1) 细菌培养：细菌接种于5ml液体培养基中，37℃摇床（300rpm）培养过液。2) 细菌收集：取1ml培养物于1.5ml EP管中，室温8000rpm离心5min，弃上清，沉淀重新悬浮于1ml TE（pH8.0）中（用ddH2O也行)。3) 菌体裂解：加入6μl 50mg/ml的溶菌酶，37℃作用2h。再加2mol/L NaCl 50μl，10% SDS 110μl，20mg/ml的蛋白酶K 3μl，50℃作用3h或37℃过夜。

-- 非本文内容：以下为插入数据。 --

--- src/rtl/color_change_tracker.sv ---
// color_change_tracker: debounced N-colour decoder with change pulse and saturating change counter
module color_change_tracker #(
  parameter int NUM_COLORS     = 3,
  parameter int STABLE_CYCLES  = 1,
  parameter int CNT_W          = 8,
  parameter int MULTI_HOT_MODE = 0,
  parameter int PULSE_ON_WHITE = 0
) (
  input logic                     clk,
  input logic                     reset,
  color_change_tracker_if.slave   bus
);
  localparam int IDX_W = (NUM_COLORS < 2) ? 1 : $clog2(NUM_COLORS);
  localparam int RUN_W = $clog2(STABLE_CYCLES + 1);
  localparam logic [RUN_W-1:0] RUN_MAX = RUN_W'(STABLE_CYCLES);

  logic             raw_valid;
  logic [IDX_W-1:0] raw_idx;
  logic             multi;
  logic             same_cand;
  logic             accept;
  logic             cand_valid_q, cand_valid_d;
  logic [IDX_W-1:0] cand_idx_q, cand_idx_d;
  logic [RUN_W-1:0] run_len_q, run_len_d;
  logic             acc_valid_q, acc_valid_d;
  logic [IDX_W-1:0] acc_idx_q, acc_idx_d;
  logic             pulse_q, pulse_d;
  logic [CNT_W-1:0] count_q, count_d;
  logic             err_q, err_d;

  // Downward scan leaves the lowest set index as the winner.
  always_comb begin
    raw_valid = 1'b0;
    raw_idx   = '0;
    for (int i = NUM_COLORS - 1; i >= 0; i--) begin
      if (bus.color_in[i]) begin
        raw_valid = 1'b1;
        raw_idx   = IDX_W'(i);
      end
    end
    multi = |(bus.color_in & (bus.color_in - NUM_COLORS'(1)));
    if (MULTI_HOT_MODE != 0 && multi) begin
      raw_valid = 1'b0;
      raw_idx   = '0;
    end
  end

  always_comb begin
    same_cand    = {raw_valid, raw_idx} == {cand_valid_q, cand_idx_q};
    cand_valid_d = raw_valid;
    cand_idx_d   = raw_idx;
    run_len_d    = !same_cand ? RUN_W'(1) :
                   (run_len_q == RUN_MAX) ? run_len_q : run_len_q + RUN_W'(1);
    accept       = (run_len_d == RUN_MAX) && ({raw_valid, raw_idx} != {acc_valid_q, acc_idx_q});
    acc_valid_d  = accept ? raw_valid : acc_valid_q;
    acc_idx_d    = accept ? raw_idx : acc_idx_q;
    pulse_d      = accept && (raw_valid || PULSE_ON_WHITE != 0);
    count_d      = bus.clear_count ? '0 :
                   (pulse_d && count_q != '1) ? count_q + CNT_W'(1) : count_q;
    err_d        = multi;
  end

  always_ff @(posedge clk) begin
    if (reset) begin
      cand_valid_q <= 1'b0;
      cand_idx_q   <= '0;
      run_len_q    <= '0;
      acc_valid_q  <= 1'b0;
      acc_idx_q    <= '0;
      pulse_q      <= 1'b0;
      count_q      <= '0;
      err_q        <= 1'b0;
    end else begin
      cand_valid_q <= cand_valid_d;
      cand_idx_q   <= cand_idx_d;
      run_len_q    <= run_len_d;
      acc_valid_q  <= acc_valid_d;
      acc_idx_q    <= acc_idx_d;
      pulse_q      <= pulse_d;
      count_q      <= count_d;
      err_q        <= err_d;
    end
  end

  assign bus.color_valid   = acc_valid_q;
  assign bus.color_idx     = acc_idx_q;
  assign bus.change_pulse  = pulse_q;
  assign bus.change_count  = count_q;
  assign bus.multi_hot_err = err_q;
endmodule

--- src/flat_wrapper.sv ---
// flat-port wrapper written by rule: the top's interface ports become plain ports
module color_change_tracker_flat 
#(
  parameter int NUM_COLORS     = 3,
  parameter int STABLE_CYCLES  = 1,
  parameter int CNT_W          = 8,
  parameter int MULTI_HOT_MODE = 0,
  parameter int PULSE_ON_WHITE = 0
)
  (clk, reset, bus_color_in, bus_clear_count, bus_color_valid, bus_color_idx, bus_change_pulse, bus_change_count, bus_multi_hot_err);
  color_change_tracker_if #(.NUM_COLORS(NUM_COLORS), .CNT_W(CNT_W)) bus_i ();
  input logic clk;
  input logic reset;
  input wire logic [$bits(bus_i.color_in)-1:0] bus_color_in;
  input wire logic [$bits(bus_i.clear_count)-1:0] bus_clear_count;
  output wire logic [$bits(bus_i.color_valid)-1:0] bus_color_valid;
  output wire logic [$bits(bus_i.color_idx)-1:0] bus_color_idx;
  output wire logic [$bits(bus_i.change_pulse)-1:0] bus_change_pulse;
  output wire logic [$bits(bus_i.change_count)-1:0] bus_change_count;
  output wire logic [$bits(bus_i.multi_hot_err)-1:0] bus_multi_hot_err;
  assign bus_i.color_in = bus_color_in;
  assign bus_i.clear_count = bus_clear_count;
  assign bus_color_valid = bus_i.color_valid;
  assign bus_color_idx = bus_i.color_idx;
  assign bus_change_pulse = bus_i.change_pulse;
  assign bus_change_count = bus_i.change_count;
  assign bus_multi_hot_err = bus_i.multi_hot_err;
  color_change_tracker #(.NUM_COLORS(NUM_COLORS), .STABLE_CYCLES(STABLE_CYCLES), .CNT_W(CNT_W), .MULTI_HOT_MODE(MULTI_HOT_MODE), .PULSE_ON_WHITE(PULSE_ON_WHITE)) u_core (.clk(clk), .reset(reset), .bus(bus_i));
endmodule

（此时菌液应为透明粘稠液体4) 抽提：菌液均分到两个1.5ml EP管，加等体积的酚∶氯仿∶异戊醇(25∶24∶1)，混匀，室温放置5-10min。12000rpm离心10min。抽提两次。（上清很粘稠，吸取时应小心，最好枪头尖应剪去）。5) 沉淀：加0.6倍体积的异丙醇，混匀，室温放置10min。12000rpm离心10min。6) 洗涤：沉淀用75%的乙醇洗涤。7) 抽（凉）干后，溶于50μl ddH2O中，取2-5μl电泳。作PCR模板用。自己再多看看文献比较一下，最好整理出适合自己样品的方法和步骤，加油。